It has blue things.

I first saw Bastion as a new release on Steam; it was on the front page of the store for quite some time. However, I didn’t buy it for some time (with my budget). If course, the great thing about Steam is the insane sales, so I picked it up much later for about 3 quid after the initial craze had died down.

Platforms: PC, Mac, Linux, browser(via Chrome Web Store). It’s also on OnLive, which I don’t use due to my Internet, but I think that means it will run on Android and iOS with lightning-speed Internet connections. UPDATE: I think it’s also on the App Store.

Overview: Bastion is a top-down fighting game developed by Supergiant Games with beautiful aesthetics and a good story, told from the unique perspective of an interactive narrator. This narrator, named Rucks and voiced by Logan Cunningham, is also an in-game character. Bastion is SuperGiant Games’ first major release.

You play as an unnamed boy (Rucks refers to him as “the kid”) with distinctive white spiky hair and a gear-shaped crest on his back. He wields a variety of weapons, two at once with an extra special ability. The weapons are finely balanced and include a large hammer(the first weapon you find, and featured as the stereotypical weapon held by the Kid in artwork), a bow and arrow, an army carbine and a machete (with many others weapons as well). The special abilities are usually specific to one weapon (such as a whirlwind spin for the hammer or a single super-shot for the Duelling Pistols), but sometimes have completely separate abilities, such as hand grenades.

Story: Bastion’s story revolves around an incident called the Calamity, which shattered the world into numerous floating islands. This means that all the levels start as a single island, with paths forming under your feet a you walk. The titular Bastion is a place designed by Rucks to escape to in event of danger, however nobody apart from Rucks, the Kid and several others who I will not name. You have to go out and find “cores” to power up the Bastion, allowing for more buildings.

The game is structured around the Bastion, with you going out from there to complete missions in various locations, via a “Skyway” or portal. You return there at the end of each mission and construct buildings which you can use to change equipped weapon, equip alchoholic spirits (perks such as extra life and so on), add difficulty via “idols”, claim lost items and view achievement-like things. It is the game’s Hub.

The game has a reasonable variety of enemies, all well-designed and beautifully drawn. Rucks also nicknames the enemies, calling minor, floating blobs Squits, pickaxe-wielding ghosts Ghast-Fellers and poison-spitting blue blobs Scumbags. He also calls enemies in general “Windbags” as he narrates through the action in his excellent, gravelly drawl.

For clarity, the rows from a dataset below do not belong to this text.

==> config.mk <==
export PLATFORM = sky130hd
export DESIGN_NAME = twp_regs
export DESIGN_NICKNAME = d
export VERILOG_FILES = /design/src/twp_pkg.sv /design/src/twp_regs.sv /design/src/twp_acc_bank.sv
export VERILOG_INCLUDE_DIRS = /design/src
export SDC_FILE = /design/constraint.sdc
export NUM_CORES = 1
export LEC_CHECK = 0
export ABC_AREA = 0
export BUFFER_PORTS_ARGS = -buffer_cell sky130_fd_sc_hd__buf_4
export CAP_MARGIN = 5
export CORE_ASPECT_RATIO = 0.8
export CORE_MARGIN = 1.5
export CORE_UTILIZATION = 50
export CTS_CLUSTER_SIZE = 25
export DETAILED_ROUTE_END_ITERATION = 6
export GPL_TIMING_DRIVEN = 0
export PLACE_DENSITY = 0.69
export REMOVE_ABC_BUFFERS = 1
export SYNTH_ARGS = -nofsm -noshare
export SYNTH_HDL_FRONTEND = slang
export SYNTH_SLANG_ARGS = --single-unit
==> constraint.sdc <==
create_clock -name clk -period 8.3 [get_ports clk]
set_input_delay 0.415 -clock clk [delete_from_list [all_inputs] [get_ports clk]]
set_output_delay 0.415 -clock clk [all_outputs]
set_load 0.05 [all_outputs]
===== src/core/bl_cfg.svh =====
// Register map, field positions, reset values and timing for the byte link host block.
// Assumes inclusion by bare name from the bl_prio and bl_host design files of the block.
`ifndef BL_CFG_SVH
`define BL_CFG_SVH

`define BL_ADDR_W        3
`define BL_OFF_SVEC      3'h0
`define BL_OFF_DATA      3'h1
`define BL_OFF_DELAY     3'h2
`define BL_OFF_PCTL      3'h3
`define BL_OFF_PDATA     3'h4
`define BL_OFF_DIR       3'h5
`define BL_OFF_CTL2      3'h6
`define BL_OFF_STAT      3'h7

`define BL_NPIN          7
`define BL_RST_BYTE      8'h00
`define BL_RST_PINS      7'h00
`define BL_RST_DELAY     8'h00

// Link control two fields
`define BL_C2_TX_END_OF_DATA_CMD       0
`define BL_C2_DIGITAL_LOOPBACK      1
`define BL_C2_ANALOG_LOOPBACK      2
// Delay config fields
`define BL_DLY_ATE       7
`define BL_DLY_RX_PIN_POLARITY     6
`define BL_DLY_OFF_HI    3
// Port control fields
`define BL_PC_EN         2
`define BL_PC_PUP        1
`define BL_PC_RDR        0
// Link pins: 0 receive, 1 transmit
`define BL_PIN_RX        0
`define BL_PIN_TX        1

// Source numbers (vector = code * 4)
`define BL_SRC_NONE      4'h0
`define BL_SRC_EOF       4'h1
`define BL_SRC_RX_RESPONSE_BYTE     4'h2
`define BL_SRC_RX_BYTE_FULL      4'h3
`define BL_SRC_TX_BYTE_EMPTY      4'h4
`define BL_SRC_LOA       4'h5
`define BL_SRC_CRC       4'h6
`define BL_SRC_INV       4'h7
`define BL_SRC_WAKE      4'h8
`define BL_NSRC          9

// Timing: bit time of the simplified serialiser, base delay figures
`define BL_CLK_MHZ       20
`define BL_BIT_US        64
`define BL_BIT_CYC       (`BL_BIT_US * `BL_CLK_MHZ)
`define BL_DLY_BASE_US   9
`define BL_DLY_STEP_US   1
`define BL_EXTRA_ONES    2
`define BL_BITS          8

`endif


===== src/core/bl_pkg.sv =====
// Types shared by the byte link host block.
// Assumes bl_cfg.svh for numeric constants.
package bl_pkg;
  typedef logic [7:0] bl_byte_t;
  typedef logic [3:0] bl_src_t;
  typedef enum logic [1:0] {BL_TX_IDLE, BL_TX_SHIFT, BL_TX_ONES, BL_TX_EOD} bl_tx_t;
endpackage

Scattered around the map are various so-called Proving Grounds: one for each weapon. They provide a challenge revolving around their particular weapon – the hammer’s challenge is a speed-based debris-smashing game, for example. Completing each challenge in under a certain time, or with a certain number of kills, will give you various valuable items.

Summary: One of my favourite games, with gorgeous graphics, excellent gameplay and a great story. In many ways it’s like Legend of Zelda minus the puzzles, but with better combat and a level hub.